Pi-hole does not store its history as a plain text log file. It uses a real SQLite database, sitting at /etc/pihole/pihole-FTL.db on my Raspberry Pi 5. Opening it required installing the sqlite3 command line tool first, since Pi-hole’s own software uses SQLite internally but does not ship the interactive tool needed to browse it by hand.
Once inside, I found something interesting before I even ran a real query. The table I expected to query, called queries, is not actually a table. It is a view, a saved query that joins several smaller lookup tables together and hands back readable text instead of raw numeric IDs. Pi-hole stores domains and clients as numbers internally to save space, then reconstructs the readable version on the fly whenever you ask for it.

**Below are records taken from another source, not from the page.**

File: config.mk
export PLATFORM = sky130hd
export DESIGN_NAME = err_monitor
export DESIGN_NICKNAME = d
export VERILOG_FILES = /design/src/rtl/err_monitor.sv
export SDC_FILE = /design/constraint.sdc
export NUM_CORES = 1
export LEC_CHECK = 0
export ABC_AREA = 1
export BUFFER_PORTS_ARGS = -buffer_cell sky130_fd_sc_hd__buf_2
export CORE_AREA = 3 3 148 93
export CTS_CLUSTER_DIAMETER = 80
export DETAILED_ROUTE_END_ITERATION = 12
export DIE_AREA = 0 0 151 96
export GPL_ROUTABILITY_DRIVEN = 0
export GPL_TIMING_DRIVEN = 0
export PLACE_DENSITY = 0.54
export SYNTH_ARGS = -nofsm -noshare
export SYNTH_HDL_FRONTEND = slang
export SYNTH_SLANG_ARGS = --single-unit
File: constraint.sdc
create_clock -name clk -period 4.41 [get_ports clk]
set_input_delay 1.323 -clock clk [delete_from_list [all_inputs] [get_ports clk]]
set_output_delay 1.323 -clock clk [all_outputs]
set_load 0.1 [all_outputs]
File: src/rtl/err_monitor.sv
// err_monitor: sticky error/watchdog monitor capturing the first failure cause and its cycle number.
module err_monitor #(
    parameter int NSRC    = 4,
    parameter int TIMEOUT = 1024,
    parameter int WDW     = 16,
    parameter int CYCW    = 32
) (
    input  logic              clk,
    input  logic              rst,
    input  logic [NSRC-1:0]   src_err,
    input  logic              progress,
    input  logic              halt,
    input  logic              clr,
    output logic              err,
    output logic [NSRC:0]     err_vec,
    output logic [CYCW-1:0]   err_cycle,
    output logic [1:0]        state
);
    typedef enum logic [1:0] {RUN = 2'd0, HALTED = 2'd1, ERROR = 2'd2} st_t;
    st_t             st;
    logic [WDW-1:0]  wd_cnt;
    logic [CYCW-1:0] cyc_cnt;
    logic            tmo;
    assign tmo   = st == RUN && !progress && wd_cnt == WDW'(TIMEOUT - 1);
    assign state = st;
    always_ff @(posedge clk or posedge rst) begin
        if (rst) begin
            st        <= RUN;
            err       <= 1'b0;
            err_vec   <= '0;
            err_cycle <= '0;
            wd_cnt    <= '0;
            cyc_cnt   <= '0;
        end else begin
            if (st != ERROR && cyc_cnt != '1)
                cyc_cnt <= cyc_cnt + 1'b1;
            case (st)
                RUN: begin
                    if (|src_err || tmo) begin
                        st        <= ERROR;
                        err       <= 1'b1;
                        err_vec   <= {tmo, src_err};
                        err_cycle <= cyc_cnt;
                    end else if (halt) begin
                        st     <= HALTED;
                        wd_cnt <= '0;
                    end else begin
                        wd_cnt <= (progress || clr) ? '0 : wd_cnt + 1'b1;
                    end
                end
                HALTED: begin
                    wd_cnt <= '0;
                    if (|src_err) begin
                        st        <= ERROR;
                        err       <= 1'b1;
                        err_vec   <= {1'b0, src_err};
                        err_cycle <= cyc_cnt;
                    end else if (!halt) begin
                        st <= RUN;
                    end
                end
                ERROR: begin
                    // first failure stays frozen until explicitly cleared
                    if (clr) begin
                        st        <= RUN;
                        err       <= 1'b0;
                        err_vec   <= '0;
                        err_cycle <= '0;
                        wd_cnt    <= '0;
                    end
                end
                default: st <= RUN;
            endcase
        end
    end
endmodule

That is a real database design pattern, normalization, and seeing it built into software I already use made the concept click in a way reading about it never had.

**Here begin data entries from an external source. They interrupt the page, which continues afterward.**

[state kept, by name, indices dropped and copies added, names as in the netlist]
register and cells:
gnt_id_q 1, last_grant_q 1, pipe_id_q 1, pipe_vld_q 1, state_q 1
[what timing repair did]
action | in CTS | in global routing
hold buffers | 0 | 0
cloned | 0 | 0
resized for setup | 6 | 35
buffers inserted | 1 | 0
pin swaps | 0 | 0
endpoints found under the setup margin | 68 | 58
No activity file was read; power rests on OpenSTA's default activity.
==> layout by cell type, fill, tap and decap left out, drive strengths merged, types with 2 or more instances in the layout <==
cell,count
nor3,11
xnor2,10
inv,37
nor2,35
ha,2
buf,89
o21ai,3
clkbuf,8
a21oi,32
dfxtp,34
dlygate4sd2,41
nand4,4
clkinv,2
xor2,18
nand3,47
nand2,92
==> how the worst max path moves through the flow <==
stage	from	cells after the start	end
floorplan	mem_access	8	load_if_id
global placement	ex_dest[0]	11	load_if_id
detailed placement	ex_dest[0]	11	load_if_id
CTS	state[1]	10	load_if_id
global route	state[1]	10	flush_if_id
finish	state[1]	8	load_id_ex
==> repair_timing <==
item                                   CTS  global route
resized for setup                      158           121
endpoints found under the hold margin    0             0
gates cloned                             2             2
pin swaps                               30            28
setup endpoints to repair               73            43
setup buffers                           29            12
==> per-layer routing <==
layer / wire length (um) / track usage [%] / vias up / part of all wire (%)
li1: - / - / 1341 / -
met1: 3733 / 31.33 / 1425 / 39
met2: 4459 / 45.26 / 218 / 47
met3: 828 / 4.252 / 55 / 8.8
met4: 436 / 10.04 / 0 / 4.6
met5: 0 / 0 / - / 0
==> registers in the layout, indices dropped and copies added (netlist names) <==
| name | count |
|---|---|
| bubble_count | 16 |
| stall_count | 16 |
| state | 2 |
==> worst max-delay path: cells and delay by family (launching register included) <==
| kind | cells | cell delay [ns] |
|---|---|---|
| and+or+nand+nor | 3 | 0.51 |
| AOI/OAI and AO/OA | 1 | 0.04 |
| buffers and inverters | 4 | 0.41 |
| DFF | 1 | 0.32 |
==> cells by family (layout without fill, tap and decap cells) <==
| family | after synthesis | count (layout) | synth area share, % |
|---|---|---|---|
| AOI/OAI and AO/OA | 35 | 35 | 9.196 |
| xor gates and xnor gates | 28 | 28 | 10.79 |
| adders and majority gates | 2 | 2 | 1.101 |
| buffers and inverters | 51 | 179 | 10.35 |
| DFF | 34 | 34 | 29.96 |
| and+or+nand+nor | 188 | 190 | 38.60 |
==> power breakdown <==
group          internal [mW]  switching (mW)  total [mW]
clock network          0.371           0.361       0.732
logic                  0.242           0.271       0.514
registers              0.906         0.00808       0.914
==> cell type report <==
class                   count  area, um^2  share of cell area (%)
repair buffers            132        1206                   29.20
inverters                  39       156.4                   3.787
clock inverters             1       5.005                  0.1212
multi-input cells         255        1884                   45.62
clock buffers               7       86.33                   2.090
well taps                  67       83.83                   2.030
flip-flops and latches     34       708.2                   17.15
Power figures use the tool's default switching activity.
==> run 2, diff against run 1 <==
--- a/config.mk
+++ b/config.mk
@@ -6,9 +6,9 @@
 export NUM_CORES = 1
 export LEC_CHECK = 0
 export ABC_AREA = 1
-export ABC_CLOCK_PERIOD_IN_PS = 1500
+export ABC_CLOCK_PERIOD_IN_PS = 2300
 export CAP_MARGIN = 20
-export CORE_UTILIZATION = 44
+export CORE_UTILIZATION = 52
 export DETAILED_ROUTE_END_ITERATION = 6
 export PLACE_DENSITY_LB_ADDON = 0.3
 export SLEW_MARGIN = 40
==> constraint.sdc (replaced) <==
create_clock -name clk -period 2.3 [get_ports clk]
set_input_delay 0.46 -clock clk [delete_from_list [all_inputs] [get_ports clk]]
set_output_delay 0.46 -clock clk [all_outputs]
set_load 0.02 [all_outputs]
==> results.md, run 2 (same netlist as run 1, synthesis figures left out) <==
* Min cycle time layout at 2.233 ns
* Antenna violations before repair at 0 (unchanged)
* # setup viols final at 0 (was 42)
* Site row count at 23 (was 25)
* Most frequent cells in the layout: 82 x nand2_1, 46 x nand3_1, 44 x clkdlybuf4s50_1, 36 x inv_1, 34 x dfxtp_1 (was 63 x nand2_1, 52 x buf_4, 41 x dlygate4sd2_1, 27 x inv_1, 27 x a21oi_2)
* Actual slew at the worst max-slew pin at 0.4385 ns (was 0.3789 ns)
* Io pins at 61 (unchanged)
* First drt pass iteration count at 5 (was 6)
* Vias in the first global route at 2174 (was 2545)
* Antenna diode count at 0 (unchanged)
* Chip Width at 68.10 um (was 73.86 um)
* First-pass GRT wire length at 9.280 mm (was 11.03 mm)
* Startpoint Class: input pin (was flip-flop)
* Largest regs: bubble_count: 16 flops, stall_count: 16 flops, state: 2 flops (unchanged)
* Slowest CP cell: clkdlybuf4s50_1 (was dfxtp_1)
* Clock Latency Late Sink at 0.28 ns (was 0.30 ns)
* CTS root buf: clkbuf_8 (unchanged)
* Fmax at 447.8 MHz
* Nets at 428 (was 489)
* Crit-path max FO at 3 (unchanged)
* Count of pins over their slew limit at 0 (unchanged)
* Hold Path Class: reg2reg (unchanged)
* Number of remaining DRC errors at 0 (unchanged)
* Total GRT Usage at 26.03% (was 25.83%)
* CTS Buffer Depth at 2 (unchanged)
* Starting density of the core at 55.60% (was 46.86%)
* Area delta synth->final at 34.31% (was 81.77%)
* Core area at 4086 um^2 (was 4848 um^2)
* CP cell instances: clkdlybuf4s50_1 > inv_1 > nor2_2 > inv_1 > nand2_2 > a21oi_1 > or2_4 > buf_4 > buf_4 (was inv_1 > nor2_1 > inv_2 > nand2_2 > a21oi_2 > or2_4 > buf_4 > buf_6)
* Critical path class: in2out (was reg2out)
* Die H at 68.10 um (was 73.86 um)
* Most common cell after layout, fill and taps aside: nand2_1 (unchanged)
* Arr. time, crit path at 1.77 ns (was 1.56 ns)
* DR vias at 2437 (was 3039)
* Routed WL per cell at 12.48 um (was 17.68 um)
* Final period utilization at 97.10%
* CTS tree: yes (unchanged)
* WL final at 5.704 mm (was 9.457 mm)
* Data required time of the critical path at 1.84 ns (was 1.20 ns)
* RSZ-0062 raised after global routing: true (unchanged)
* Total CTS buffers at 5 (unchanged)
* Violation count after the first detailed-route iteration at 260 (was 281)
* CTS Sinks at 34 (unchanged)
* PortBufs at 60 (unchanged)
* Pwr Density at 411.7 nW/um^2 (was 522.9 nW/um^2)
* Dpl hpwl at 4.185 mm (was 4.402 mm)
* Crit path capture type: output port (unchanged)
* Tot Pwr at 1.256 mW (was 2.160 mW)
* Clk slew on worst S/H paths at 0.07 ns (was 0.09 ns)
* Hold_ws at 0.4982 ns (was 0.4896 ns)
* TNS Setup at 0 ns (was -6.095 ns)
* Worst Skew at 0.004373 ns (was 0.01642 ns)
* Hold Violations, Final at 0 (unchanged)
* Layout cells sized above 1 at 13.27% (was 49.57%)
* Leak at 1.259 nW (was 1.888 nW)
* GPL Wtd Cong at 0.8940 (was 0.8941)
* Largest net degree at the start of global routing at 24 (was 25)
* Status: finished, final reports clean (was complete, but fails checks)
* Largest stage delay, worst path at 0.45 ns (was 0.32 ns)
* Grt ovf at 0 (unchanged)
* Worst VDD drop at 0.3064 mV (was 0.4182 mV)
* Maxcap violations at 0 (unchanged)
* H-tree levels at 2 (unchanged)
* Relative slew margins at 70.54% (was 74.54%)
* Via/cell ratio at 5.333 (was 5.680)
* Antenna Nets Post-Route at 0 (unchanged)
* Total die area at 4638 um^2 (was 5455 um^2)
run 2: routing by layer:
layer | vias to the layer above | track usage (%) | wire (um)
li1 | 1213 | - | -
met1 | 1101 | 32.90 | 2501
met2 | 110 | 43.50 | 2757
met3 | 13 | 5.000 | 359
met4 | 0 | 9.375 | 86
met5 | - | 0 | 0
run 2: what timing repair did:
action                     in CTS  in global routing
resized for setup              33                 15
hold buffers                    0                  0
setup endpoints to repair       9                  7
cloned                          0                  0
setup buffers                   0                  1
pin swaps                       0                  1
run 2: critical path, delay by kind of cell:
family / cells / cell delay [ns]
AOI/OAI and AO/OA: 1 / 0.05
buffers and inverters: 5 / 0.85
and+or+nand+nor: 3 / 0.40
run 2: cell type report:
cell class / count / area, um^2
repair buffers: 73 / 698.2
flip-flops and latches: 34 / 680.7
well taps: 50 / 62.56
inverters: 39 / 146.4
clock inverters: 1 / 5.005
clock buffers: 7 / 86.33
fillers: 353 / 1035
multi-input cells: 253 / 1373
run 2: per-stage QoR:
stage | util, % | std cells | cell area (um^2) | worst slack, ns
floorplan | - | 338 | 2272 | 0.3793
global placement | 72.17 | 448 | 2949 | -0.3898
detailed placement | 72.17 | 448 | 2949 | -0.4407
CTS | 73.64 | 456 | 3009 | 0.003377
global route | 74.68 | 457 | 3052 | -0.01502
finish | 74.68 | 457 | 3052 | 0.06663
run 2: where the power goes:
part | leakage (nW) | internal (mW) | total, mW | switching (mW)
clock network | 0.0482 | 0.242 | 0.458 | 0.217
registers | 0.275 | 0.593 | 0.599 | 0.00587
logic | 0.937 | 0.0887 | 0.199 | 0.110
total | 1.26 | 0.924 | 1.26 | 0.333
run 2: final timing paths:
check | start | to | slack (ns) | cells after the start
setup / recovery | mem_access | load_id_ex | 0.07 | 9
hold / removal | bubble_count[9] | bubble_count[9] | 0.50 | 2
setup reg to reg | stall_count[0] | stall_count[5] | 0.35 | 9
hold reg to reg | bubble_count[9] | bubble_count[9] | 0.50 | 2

The first real question I asked was simple: which domains is my network querying the most. The answer surprised me a little. The top spots were not websites I visit, they were background telemetry, three different Microsoft data collection domains alone accounting for over 437,000 queries. All three were already being caught and blocked by the blocklists I configured back in Project 1.
But one domain stood out for a different reason. HP’s own telemetry domain, initium.oc.hp.com, had over 10,000 queries logged, and when I checked the status code on each one, every single query was allowed through. Not one was blocked. I had actually flagged this exact same HP telemetry behavior back in Project 2, using Wireshark, and left it as a documented but unfixed finding at the time. Today, with the right tool, I went back and actually fixed it, adding the domain to Pi-hole’s denylist with a single command, then verifying the block was live using Pi-hole’s own query tool.
The last piece was breaking down blocked traffic by device instead of by domain. The result was lopsided: one machine, my HP desktop, accounted for about 89 percent of every blocked query on my network, nearly nine times more than the next closest device.
The technical skill here, group by a column, count the rows, sort, filter first if needed, is the same shape behind almost every log analysis question a SOC analyst or help desk tech will ever ask. The bigger lesson was less technical: a finding you leave open in one project does not have to stay open forever. Sometimes you just need a different angle, and a few more weeks of data, to close it out for real.